= Marine Well Containment Company =

Marine Well Containment Company (MWCC) provides well containment equipment and technology in the deepwater U.S. Gulf of Mexico for use after blowouts. It is based in Houston, Texas. MWCC members are major companies in the petroleum industry that drill wells in the Gulf of Mexico including: BP, Shell Oil, ExxonMobil, Chevron Corporation and ConocoPhillips.

In 2010, in response to the Deepwater Horizon oil spill, ExxonMobil, Chevron Corporation, ConocoPhillips and Shell Oil committed to providing a new containment response capability. These founding companies of MWCC recognized the need to be better prepared in the event of a deepwater well control incident.

MWCC introduced the Interim Containment System in February 2011, improving previous response capabilities and helping the industry get back to work in the U.S. Gulf of Mexico.

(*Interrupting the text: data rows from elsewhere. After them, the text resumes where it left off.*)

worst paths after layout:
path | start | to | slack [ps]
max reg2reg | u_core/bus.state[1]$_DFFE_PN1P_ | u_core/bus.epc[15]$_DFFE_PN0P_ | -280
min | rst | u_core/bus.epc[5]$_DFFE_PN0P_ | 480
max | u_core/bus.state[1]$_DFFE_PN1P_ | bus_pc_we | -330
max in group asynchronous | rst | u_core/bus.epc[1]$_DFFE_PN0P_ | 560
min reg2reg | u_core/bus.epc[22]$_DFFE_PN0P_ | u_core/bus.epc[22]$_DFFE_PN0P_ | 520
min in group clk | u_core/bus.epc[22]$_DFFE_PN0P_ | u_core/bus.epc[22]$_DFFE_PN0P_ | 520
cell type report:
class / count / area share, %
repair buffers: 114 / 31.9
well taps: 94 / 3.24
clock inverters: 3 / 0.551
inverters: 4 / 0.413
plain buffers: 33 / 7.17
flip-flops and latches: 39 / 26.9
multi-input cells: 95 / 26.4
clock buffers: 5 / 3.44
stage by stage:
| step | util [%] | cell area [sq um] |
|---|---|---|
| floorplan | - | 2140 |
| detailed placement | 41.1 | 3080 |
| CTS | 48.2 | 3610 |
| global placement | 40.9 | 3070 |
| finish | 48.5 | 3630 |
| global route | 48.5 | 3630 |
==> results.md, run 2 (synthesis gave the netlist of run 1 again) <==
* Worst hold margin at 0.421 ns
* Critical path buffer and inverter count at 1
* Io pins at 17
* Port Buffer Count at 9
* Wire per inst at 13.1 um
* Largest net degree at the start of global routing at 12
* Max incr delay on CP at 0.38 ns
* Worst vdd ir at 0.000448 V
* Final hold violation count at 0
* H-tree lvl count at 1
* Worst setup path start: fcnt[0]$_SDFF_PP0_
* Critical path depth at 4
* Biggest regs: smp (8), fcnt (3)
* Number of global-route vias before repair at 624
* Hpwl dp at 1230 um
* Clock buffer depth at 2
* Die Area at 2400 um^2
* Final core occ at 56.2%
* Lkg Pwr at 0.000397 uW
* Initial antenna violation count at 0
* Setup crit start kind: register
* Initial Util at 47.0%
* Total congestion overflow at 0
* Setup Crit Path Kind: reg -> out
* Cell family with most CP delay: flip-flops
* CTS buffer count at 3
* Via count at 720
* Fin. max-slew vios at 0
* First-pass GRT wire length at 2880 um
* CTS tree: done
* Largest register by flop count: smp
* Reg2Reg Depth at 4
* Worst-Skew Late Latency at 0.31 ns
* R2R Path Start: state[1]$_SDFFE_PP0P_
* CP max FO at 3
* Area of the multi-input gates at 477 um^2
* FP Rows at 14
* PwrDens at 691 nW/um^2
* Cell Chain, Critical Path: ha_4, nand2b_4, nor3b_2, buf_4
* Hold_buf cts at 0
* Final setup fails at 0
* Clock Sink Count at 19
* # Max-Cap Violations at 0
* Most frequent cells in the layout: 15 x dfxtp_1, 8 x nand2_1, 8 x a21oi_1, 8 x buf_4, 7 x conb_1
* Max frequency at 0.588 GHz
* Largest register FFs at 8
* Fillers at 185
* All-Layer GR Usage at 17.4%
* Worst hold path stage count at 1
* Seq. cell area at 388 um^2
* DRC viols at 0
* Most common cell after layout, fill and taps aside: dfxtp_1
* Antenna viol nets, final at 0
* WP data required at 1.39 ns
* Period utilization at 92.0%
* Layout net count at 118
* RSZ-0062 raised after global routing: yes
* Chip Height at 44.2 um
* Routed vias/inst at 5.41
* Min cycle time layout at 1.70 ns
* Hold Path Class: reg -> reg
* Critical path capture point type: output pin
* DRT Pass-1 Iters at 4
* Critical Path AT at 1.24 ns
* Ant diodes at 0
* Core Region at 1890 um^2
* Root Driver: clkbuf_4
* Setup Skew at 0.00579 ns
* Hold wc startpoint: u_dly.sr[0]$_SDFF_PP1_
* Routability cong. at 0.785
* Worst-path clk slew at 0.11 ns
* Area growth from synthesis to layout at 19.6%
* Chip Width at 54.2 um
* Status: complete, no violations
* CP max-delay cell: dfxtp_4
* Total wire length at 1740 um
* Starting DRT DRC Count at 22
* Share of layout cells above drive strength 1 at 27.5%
[src/rtl/icache_req_ctrl.sv]
// Fetch-side request sequencer for the ICache addr_ok/data_ok interface.
// Holds one request until accepted, counts in-order responses, drops stale ones after flush.
module icache_req_ctrl #(
  parameter int MAX_OUTSTANDING = 2
) (
  input  logic        clk,
  input  logic        resetn,
  input  logic        flush,
  input  logic        req_valid,
  input  logic [31:0] req_pc,
  output logic        req_ready,
  output logic        icache_req,
  output logic [31:0] icache_addr,
  input  logic        icache_addr_ok,
  input  logic        icache_data_ok,
  input  logic [31:0] icache_rdata1,
  input  logic [31:0] icache_rdata2,
  output logic        resp_valid,
  output logic [31:0] resp_inst1,
  output logic [31:0] resp_inst2,
  output logic [2:0]  outstanding,
  output logic        busy,
  output logic        proto_err
);

  typedef enum logic [1:0] {
    IDLE = 2'd0,
    REQ  = 2'd1,
    KILL = 2'd2
  } state_e;

  localparam logic [2:0] MAX_CNT = 3'(MAX_OUTSTANDING);

  state_e      state_q, state_d;
  logic [31:0] addr_q, addr_d;
  logic [2:0]  pending_cnt_q, pending_cnt_d;
  logic [2:0]  drop_cnt_q, drop_cnt_d;
  logic        proto_err_q, proto_err_d;

  logic accept;
  logic issue_done;
  logic rsp_any;
  logic rsp_drop;
  logic rsp_live;
  logic unused_pc_lsb;

  assign unused_pc_lsb = ^req_pc[2:0];

  assign outstanding = pending_cnt_q + drop_cnt_q;
  assign req_ready   = (state_q == IDLE) && !flush && (outstanding < MAX_CNT);
  assign accept      = req_valid && req_ready;
  assign icache_req  = (state_q != IDLE);
  assign icache_addr = addr_q;
  assign busy        = (state_q != IDLE) || (outstanding != 3'd0);
  assign proto_err   = proto_err_q;

  assign issue_done = (state_q != IDLE) && icache_addr_ok;
  // A data_ok with nothing outstanding is a protocol error and must not touch counters.
  assign rsp_any    = icache_data_ok && (outstanding != 3'd0);
  assign rsp_drop   = rsp_any && (drop_cnt_q != 3'd0);
  assign rsp_live   = rsp_any && (drop_cnt_q == 3'd0);

  assign resp_valid = rsp_live && !flush;
  assign resp_inst1 = icache_rdata1;
  assign resp_inst2 = icache_rdata2;

  always_comb begin
    state_d       = state_q;
    addr_d        = addr_q;
    pending_cnt_d = pending_cnt_q;
    drop_cnt_d    = drop_cnt_q;
    proto_err_d   = proto_err_q | (icache_data_ok && (outstanding == 3'd0));

    if (flush) begin
      // Everything already in flight, including a request accepted this cycle, becomes stale.
      drop_cnt_d    = drop_cnt_q + pending_cnt_q + {2'b00, issue_done} - {2'b00, rsp_any};
      pending_cnt_d = 3'd0;
      state_d       = ((state_q != IDLE) && !icache_addr_ok) ? KILL : IDLE;
    end else begin
      pending_cnt_d = pending_cnt_q + {2'b00, issue_done && (state_q == REQ)}
                      - {2'b00, rsp_live};
      drop_cnt_d    = drop_cnt_q + {2'b00, issue_done && (state_q == KILL)}
                      - {2'b00, rsp_drop};
      unique case (state_q)
        IDLE: begin
          if (accept) begin
            state_d = REQ;
            addr_d  = {req_pc[31:3], 3'b000};
          end
        end
        REQ, KILL: begin
          if (icache_addr_ok) state_d = IDLE;
        end
        default: state_d = IDLE;
      endcase
    end
  end

  always_ff @(posedge clk or negedge resetn) begin
    if (!resetn) begin
      state_q       <= IDLE;
      addr_q        <= 32'd0;
      pending_cnt_q <= 3'd0;
      drop_cnt_q    <= 3'd0;
      proto_err_q   <= 1'b0;
    end else begin
      state_q       <= state_d;
      addr_q        <= addr_d;
      pending_cnt_q <= pending_cnt_d;
      drop_cnt_q    <= drop_cnt_d;
      proto_err_q   <= proto_err_d;
    end
  end

endmodule
--- config.mk ---
export PLATFORM = sky130hd
export DESIGN_NAME = rx_block_lock
export DESIGN_NICKNAME = d
export VERILOG_FILES = /design/src/rtl/rx_block_lock.sv
export SDC_FILE = /design/constraint.sdc
export NUM_CORES = 1
export LEC_CHECK = 0
export CAP_MARGIN = 30
export CORE_MARGIN = 1
export CORE_UTILIZATION = 30
export CTS_BUF_LIST = sky130_fd_sc_hd__clkbuf_8
export CTS_CLUSTER_DIAMETER = 30
export DETAILED_ROUTE_END_ITERATION = 10
export GPL_ROUTABILITY_DRIVEN = 0
export PLACE_DENSITY = 0.51
export SETUP_SLACK_MARGIN = 0.1
export SLEW_MARGIN = 0
export SYNTH_ARGS = -nofsm -noshare
export SYNTH_HDL_FRONTEND = slang
export SYNTH_SLANG_ARGS = --single-unit
--- constraint.sdc ---
create_clock -name i_rxc -period 2.2 [get_ports i_rxc]
set_input_delay 0.22 -clock i_rxc [delete_from_list [all_inputs] [get_ports i_rxc]]
set_output_delay 0.22 -clock i_rxc [all_outputs]
set_load 0.05 [all_outputs]
--- src/rtl/rx_block_lock.sv ---
// rx_block_lock: 64b/66b sync-header block lock with gearbox slip requests.
// Optional hi-BER monitor enabled by the BER_MONITOR_EN macro.
module rx_block_lock #(
  parameter int LOCK_CNT    = 64,
  parameter int WINDOW_CNT  = 64,
  parameter int INVALID_MAX = 16,
  parameter int SLIP_WAIT   = 32,
  parameter int BER_WINDOW  = 19531
) (
  input  logic       i_rxc,
  input  logic       i_reset_n,
  input  logic [1:0] i_rx_header,
  input  logic       i_rx_valid,
  output logic       o_slip,
  output logic       o_block_lock,
  output logic       o_hi_ber
);
  localparam int SW = $clog2((LOCK_CNT > WINDOW_CNT ? LOCK_CNT : WINDOW_CNT) + 1);
  localparam int IW = $clog2(INVALID_MAX + 1);
  localparam int WW = $clog2(SLIP_WAIT + 1);
  typedef enum logic [1:0] {HUNT, SLIP, WAIT, LOCKED} state_t;
  state_t state_q, state_d;
  logic [SW-1:0] sh_cnt_q, sh_cnt_d, sh_inc;
  logic [IW-1:0] inv_cnt_q, inv_cnt_d, inv_inc;
  logic [WW-1:0] wait_q, wait_d;
  logic hdr_ok;
  assign hdr_ok = i_rx_header[1] ^ i_rx_header[0];
  assign sh_inc = sh_cnt_q + 1'b1;
  assign inv_inc = inv_cnt_q + IW'(!hdr_ok);
  always_comb begin
    state_d = state_q;
    sh_cnt_d = sh_cnt_q;
    inv_cnt_d = inv_cnt_q;
    wait_d = wait_q;
    case (state_q)
      HUNT: if (i_rx_valid) begin
        if (!hdr_ok) state_d = SLIP;
        else if (sh_inc == SW'(LOCK_CNT)) begin
          state_d = LOCKED;
          sh_cnt_d = '0;
        end else sh_cnt_d = sh_inc;
      end
      SLIP: begin
        state_d = WAIT;
        sh_cnt_d = '0;
        inv_cnt_d = '0;
        wait_d = '0;
      end
      WAIT: begin
        wait_d = wait_q + 1'b1;
        if (wait_q == WW'(SLIP_WAIT - 1)) begin
          state_d = HUNT;
          wait_d = '0;
        end
      end
      LOCKED: if (i_rx_valid) begin
        // loss of lock takes priority over a window that completes on the same block
        if (inv_inc == IW'(INVALID_MAX)) state_d = SLIP;
        else if (sh_inc == SW'(WINDOW_CNT)) begin
          sh_cnt_d = '0;
          inv_cnt_d = '0;
        end else begin
          sh_cnt_d = sh_inc;
          inv_cnt_d = inv_inc;
        end
      end
      default: state_d = HUNT;
    endcase
  end
  always_ff @(posedge i_rxc or negedge i_reset_n)
    if (!i_reset_n) begin
      state_q <= HUNT;
      sh_cnt_q <= '0;
      inv_cnt_q <= '0;
      wait_q <= '0;
    end else begin
      state_q <= state_d;
      sh_cnt_q <= sh_cnt_d;
      inv_cnt_q <= inv_cnt_d;
      wait_q <= wait_d;
    end
  assign o_slip = state_q == SLIP;
  assign o_block_lock = state_q == LOCKED;
`ifdef BER_MONITOR_EN
  localparam int TW = $clog2(BER_WINDOW + 1);
  logic [TW-1:0] ber_tmr_q, ber_tmr_d;
  logic [IW-1:0] ber_cnt_q, ber_cnt_d, ber_inc;
  logic hi_ber_q, hi_ber_d, ber_exp;
  always_comb begin
    ber_exp = ber_tmr_q == TW'(BER_WINDOW - 1);
    ber_inc = (i_rx_valid && !hdr_ok && ber_cnt_q != IW'(INVALID_MAX)) ? ber_cnt_q + 1'b1 : ber_cnt_q;
    ber_tmr_d = ber_exp ? '0 : ber_tmr_q + 1'b1;
    ber_cnt_d = ber_exp ? '0 : ber_inc;
    hi_ber_d = (ber_inc == IW'(INVALID_MAX)) | (hi_ber_q & !ber_exp);
  end
  always_ff @(posedge i_rxc or negedge i_reset_n)
    if (!i_reset_n) begin
      ber_tmr_q <= '0;
      ber_cnt_q <= '0;
      hi_ber_q <= 1'b0;
    end else begin
      ber_tmr_q <= ber_tmr_d;
      ber_cnt_q <= ber_cnt_d;
      hi_ber_q <= hi_ber_d;
    end
  assign o_hi_ber = hi_ber_q;
`else
  logic unused_ber_window;
  assign unused_ber_window = ^BER_WINDOW;
  assign o_hi_ber = 1'b0;
`endif
endmodule

Yosys cells after proc, flatten, opt, wreduce, memory -nomap -nowiden
Cells that the tools add are included.
- add/sub/neg operators: 3
- equality and inequality tests: 13
- muxes and demuxes: 19
- bitwise gates (word level): 1
- reduce and logical (&&, ||, !) cells: 8
- operator list (kind ; count):
    $mux W7 ; 5
    $pmux W7 S3 ; 1
    $mux W5 ; 3
    $mux W2 ; 6
    $pmux W6 S2 ; 1
    $ne A2 B2 Y1 const B ; 5
    $pmux W5 S2 ; 1
    $reduce_and A5 Y1 ; 2
    $pmux W2 S4 ; 1
    $add A7 B1 Y7 const B ; 1
    $eq A7 B7 Y1 const B ; 1
    $add A6 B1 Y6 const B ; 1
    $eq A6 B5 Y1 const B ; 1
    $mux W6 ; 1
    $add A5 B1 Y5 ; 1
    $eq A5 B5 Y1 const B ; 1
    $eq A2 B2 Y1 const B ; 2
    $reduce_bool A2 Y1 ; 2
    $ne A3 B3 Y1 const B ; 1
    $reduce_and A3 Y1 ; 1
    $reduce_bool A3 Y1 ; 1
    $eq A2 B1 Y1 const B ; 1
    $logic_not A2 Y1 ; 1
    $ne A2 B1 Y1 const B ; 1
    other kinds (2) ; 2
- register bits: 20
- input port bits: 5
- output and inout port bits: 3
- word-level logic and storage cells: 48

Depth between registers and ports, before layout
Gate-level depths: netlist (run 1).
- depth after elaboration: 7
- depth in mapped cells: 10
- mapped depth without buffers: 9

Worst setup path after synthesis (run 1)
No wires, ideal clock.
- kind: reg2reg
- start point: reg sh_cnt_q[0]
- end point: reg state_q[1]
- library setup time: 0.127 ns
- arrival time: 2.175 ns
- required time: 2.073 ns
- setup slack: -0.102 ns
- cell stages (with the launch flop): 8
- path buffers: 1
- clock period less this slack: 2.302 ns
- cells stage by stage: dfrtp_1 > ha_1 > xnor2_1 > or4b_1 > a211o_1 > buf_6 > a311o_2 > mux2i_1
- longest elaborated chain between the ends: 4
- RTL lines (what ; RTL line ; RTL):
    start: declaration ; 23 ; logic [SW-1:0] sh_cnt_q, sh_cnt_d, sh_inc;
    start signal: assignment ; 78 ; sh_cnt_q <= sh_cnt_d;
    $add A7 B1 Y7 ; 28 ; assign sh_inc = sh_cnt_q + 1'b1;
    $eq A7 B7 Y1 ; 38 ; else if (sh_inc == SW'(LOCK_CNT)) begin
    $ne A3 B3 Y1 (no source line) ; - ;
    $reduce_and A5 Y1 (no source line) ; - ;
    end signal: assignment ; 77 ; state_q <= state_d;
    end: declaration ; 22 ; state_t state_q, state_d;
Every way passes these cells.
A chain may end at the register's enable or synchronous reset.

Worst setup path after layout (run 1)
- start point: reg sh_cnt_q[0]
- end point: reg state_q[0]
The elaborated chain is that of the path after synthesis.

==> results.md, run 1 <==
- The DRC violation total after the first TritonRoute iteration is 64.
- The number of antenna violations at the first check in global routing is 0.
- For the worst setup path, the data arrival time is 2.27 ns.
- For this run, the post-layout net count is 193.
- The remaining global-route overflow is 0.
- In this run the power density over the cells is 1310 mW/mm².
- The flow ran to the end, and the final reports show no timing, DRC or antenna violations.
- After the flow finishes, the layout carries non-filler instances totaling 228.
- The layout cell share with drive strength beyond 1 is 0.292.
- The most common cell in the netlist is sky130_fd_sc_hd__nand2_1.
- Of the post-synthesis cell area, the dominant cell type holds 0.381.
- The cell total after placement is 218.
- By count the netlist is led by sky130_fd_sc_hd__nand2_1, sky130_fd_sc_hd__dfrtp_1, sky130_fd_sc_hd__inv_1, sky130_fd_sc_hd__o21ai_0, sky130_fd_sc_hd__ha_1.
- The maximum buffer depth of the clock tree is 2.
- After detailed routing, the total wire length is 3120 µm.
- The proportion of register bits with asynchronous set or reset after synthesis is 1.00.
- The mean instance size in the synthesized netlist is 8.94 µm².
- In the routed design, unresolved DRC markers number 0.
- TritonCTS built the clock tree.
- The final-layout fill cell count is 409.
- The worst setup path is of the reg -> reg kind.
- In the routed layout, each cell is associated on average with a via count of 5.26.
- The proportion of total power due to net switching is 0.431.
- For this run, the total global-route usage over all layers was measured as 0.147.
- Of the total power, registers draw 0.265.
- During I/O placement, the number of pins put on the boundary was 8.
- The total clock sinks is 20.
- The floorplan step set the die width to 68.2 µm.
- Detailed placement finished with a half-perimeter wire length of 2250 µm.
- The analysis attributes to cell leakage a power of 0.754 nW.
- The initialized floorplan defines 23 standard-cell rows.
- Setup violations remaining at the end of the flow were counted as 0.
- The first global-routing pass estimated 5060 µm of wire.
- After detailed routing, the average wire length per cell comes to 13.7 µm.
- The sequential area share after synthesis is 0.381.
- The floorplan step defined a die boundary enclosing 0.00465 mm².
- The number of hold violations in the final report is 0.
- Adding up every negative setup slack in the final design gives 0 ns.
- The highest attainable clock frequency is 468 MHz.
- The number of antenna diodes in the final layout is 0.
- The largest voltage drop on the vdd net is 0.513 mV.
- Along the worst path, the maximum fanout reaches 2.
- The finished cells cover 0.00174 mm².
- The via count of the first global-routing pass is 1143.
- The data required time at the worst endpoint is 2.34 ns.
- The ratio of final minimum period to clock period is 0.970.
- Summing all multi-input logic gate instances after layout gives 815 µm².
- The initial cell density of the core is 0.319.
- The path class of the tightest hold or removal check is in -> async.
- The clock network power share is 0.128.
- The largest net degree at the start of global routing is 21.
- During placement, the flow inserted port buffers numbering 6.
- The CTS H-tree depth is 1.
- The area growth from synthesis to layout is 32.7%.
- The cell-internal power is 1.30 mW.
- In this run, post-CTS hold repair placed 0 buffers.
- The final number of max-transition violations is 0.
- The number of nets handed over by synthesis was 161.
- In the post-synthesis netlist, the biggest area contributors are sky130_fd_sc_hd__dfrtp_1, sky130_fd_sc_hd__ha_1, sky130_fd_sc_hd__nand2_1.
- Yosys printed 0 warnings.
- The cell at the root of the clock tree is sky130_fd_sc_hd__clkbuf_8.
- The post-place instance area is 0.00157 mm².
- Synthesis inferred 20 register bits.
- The synthesized netlist contains 47 unique library cells.
- The y dimension of the die is 68.2 µm.
- The most instantiated flip-flop cell in the synthesis netlist is sky130_fd_sc_hd__dfrtp_1.
- The core outline area is 0.00412 mm².
- Measured against its own limit, the worst slew margin works out to 0.663.
- Setup repair after global routing could not meet its margin everywhere.
- The cell type contributing the most total cell area after synthesis is sky130_fd_sc_hd__dfrtp_1.
- The clock edge transition at the registers on the reported setup and hold paths is 0.08 ns.
- The CTS buffer count is 3.
- The synthesized netlist occupies a cell area of 0.00131 mm².
- Max-cap violations in this run came to 0.
- The later-pin clock latency in the skew report is 0.26 ns.
- The share of total power dissipated in combinational logic is 0.607.
- The post-layout minimum cycle time is 2.14 ns.
- The largest clock skew in the final design is 0.00145 ns.
- Counting flops with a built-in enable in the synthesized netlist gives 0.
- The analysis attributes to net switching a power of 0.986 mW.
- The worst setup path is launched from a register.
- The detailed-route via count is 1199.
- The endpoint type of the worst setup path is a register.
- The count of nets left with antenna violations once routing finished came out at 0.
- The synthesized instance count is 147.
- The slew at the pin closest to its max-slew limit is 0.505 ns.
- Registers take 500 µm².
- The detailed-router iteration count before antenna repair is 4.
-- final cells by class --
type	count	share of cell area
clock buffer	4	0.0316
timing repair buffer	33	0.152
inverter	12	0.0258
multi-input combinational	109	0.467
sequential	20	0.287
tap	50	0.0359
-- logic make-up (layout without fill, tap and decap cells) --
logic type / after synthesis / in the layout / synth area share
adder cells (fa/ha/maj): 9 / 9 / 0.0857
flip-flops: 20 / 20 / 0.381
AO/OA/AOI/OAI: 40 / 40 / 0.215
buffers and inverters: 18 / 49 / 0.0609
multiplexers: 2 / 2 / 0.0152
other: 1 / 1 / 0.00285
AND/OR/NAND/NOR: 51 / 51 / 0.199
XOR/XNOR: 6 / 6 / 0.0400
-- cell usage in the layout (no fill, tap or decap), types with 2 or more instances in the layout --
master,synthesis,routed
sky130_fd_sc_hd__a211o_1,2,2
sky130_fd_sc_hd__a21oi_1,3,3
sky130_fd_sc_hd__a311o_2,1,2
sky130_fd_sc_hd__a31oi_1,3,3
sky130_fd_sc_hd__buf_4,1,26
sky130_fd_sc_hd__buf_6,1,2
sky130_fd_sc_hd__clkbuf_8,0,4
sky130_fd_sc_hd__clkdlybuf4s50_1,0,2
sky130_fd_sc_hd__dfrtp_1,20,20
sky130_fd_sc_hd__ha_1,9,6
sky130_fd_sc_hd__ha_4,0,2
sky130_fd_sc_hd__inv_1,12,11
sky130_fd_sc_hd__mux2i_1,2,2
sky130_fd_sc_hd__nand2_1,21,20
sky130_fd_sc_hd__nand2_2,1,2
sky130_fd_sc_hd__nand3_1,8,8
sky130_fd_sc_hd__nand4_1,3,3
sky130_fd_sc_hd__nor2_1,2,2
sky130_fd_sc_hd__nor2b_1,3,3
sky130_fd_sc_hd__o211ai_1,2,2
sky130_fd_sc_hd__o21ai_0,12,12
sky130_fd_sc_hd__o22ai_1,3,3
sky130_fd_sc_hd__o41ai_1,2,2
sky130_fd_sc_hd__xnor2_1,3,2
sky130_fd_sc_hd__xor2_2,0,2
-- path summary, 6_finish.rpt --
check | start | endpoint | slack [ns] | depth (start not counted)
worst min register to register | wait_q[4] | wait_q[4] | 0.53 | 1
worst min-delay path | i_reset_n | inv_cnt_q[2] | 0.30 | 2
max in group asynchronous | i_reset_n | sh_cnt_q[1] | 1.68 | 2
worst max register to register | sh_cnt_q[0] | state_q[0] | 0.06 | 6
worst max-delay path | sh_cnt_q[0] | state_q[0] | 0.06 | 6
min in group i_rxc | wait_q[4] | wait_q[4] | 0.53 | 1
-- power by group through the flow --
stage / Combinational [mW] / Clock, mW / Sequential, mW
after floorplan: 0.831 / 0 / 0.592
after global placement: 1.18 / 0 / 0.599
after detailed placement: 1.22 / 0 / 0.602
after CTS: 1.27 / 0.302 / 0.598
after global routing: 1.55 / 0.314 / 0.623
final: 1.39 / 0.293 / 0.606
-- registers in the layout, summed over array words and instances (netlist names) --
register and count:
sh_cnt_q 7, wait_q 6, inv_cnt_q 5, state_q 2
-- per-stage QoR --
stage               power, mW  utilization  setup slack (ns)  hold slack [ns]
finish                   2.29        0.424            0.0649            0.297
global route             2.48        0.424            0.0146            0.337
CTS                      2.17        0.403            0.0553            0.306
detailed placement       1.82        0.381            -0.541            0.503
global placement         1.78        0.381            -0.450            0.492
floorplan                1.42            -            0.0193          -0.0756
-- metal layers --
layer / global-route usage / up-vias / wire, µm
met5: 0 / - / 0
met4: 0.0755 / 0 / 88
met3: 0.0200 / 9 / 84
met2: 0.248 / 26 / 1490
met1: 0.181 / 569 / 1450
li1: - / 595 / -
-- timing repair --
| action | CTS | global route |
|---|---|---|
| endpoints found under the setup margin | 14 | 12 |
| resized for setup | 6 | 15 |
| buffers inserted | 2 | 4 |
| hold endpoints to repair | 0 | 0 |
| pin swaps | 2 | 8 |
-- critical path: stages (launching register included) --
cell and delay (ns):
sky130_fd_sc_hd__dfrtp_1 0.40, sky130_fd_sc_hd__ha_2 0.19, sky130_fd_sc_hd__xnor2_1 0.13, sky130_fd_sc_hd__or4b_1 0.51
sky130_fd_sc_hd__a211o_1 0.30, sky130_fd_sc_hd__a311o_2 0.36, sky130_fd_sc_hd__mux2i_1 0.12
Power figures use the tool's default switching activity.
==> inputs of run 2 (changes only) <==
--- a/config.mk
+++ b/config.mk
@@ -5,6 +5,7 @@
 export SDC_FILE = /design/constraint.sdc
 export NUM_CORES = 1
 export LEC_CHECK = 0
+export ABC_CLOCK_PERIOD_IN_PS = 2200
 export CAP_MARGIN = 30
 export CORE_MARGIN = 1
 export CORE_UTILIZATION = 30
==> results of run 2 <==
No change in the layout: final DEF, timing and power equal those of run 1.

In January 2015, MWCC accepted its Expanded Containment System forming the MWCC Containment System which builds upon the past system capabilities.

The Containment System is available for use in the deepwater U.S. Gulf of Mexico in depths from 500 feet to 10,000 feet, temperatures up to 400 °F and pressures up to 20k psi. The system can cap or cap and flow an incident well and has the capacity to process up to 100,000 barrels of liquid per day and up to 200 million cubic feet of gas per day. Additionally, it is able to store up to 700,000 barrels of liquid in each of its two Modular Capture Vessels. The liquid is then brought onshore for further processing via shuttle tankers.

MWCC maintains components of the Containment System in a ready state at two shore base locations along the Gulf Coast of the United States and conducts drills and training sessions on a regular basis to ensure personnel and equipment are ready to respond. TechnipFMC manages and operates the subsea containment system at SURF shore base in Theodore, Alabama. Kiewit Corporation (KOS) operates the MCV shore base at Ingleside, Texas. The Containment System is designed to be flexible, adaptable and ready to be mobilized upon incident notification.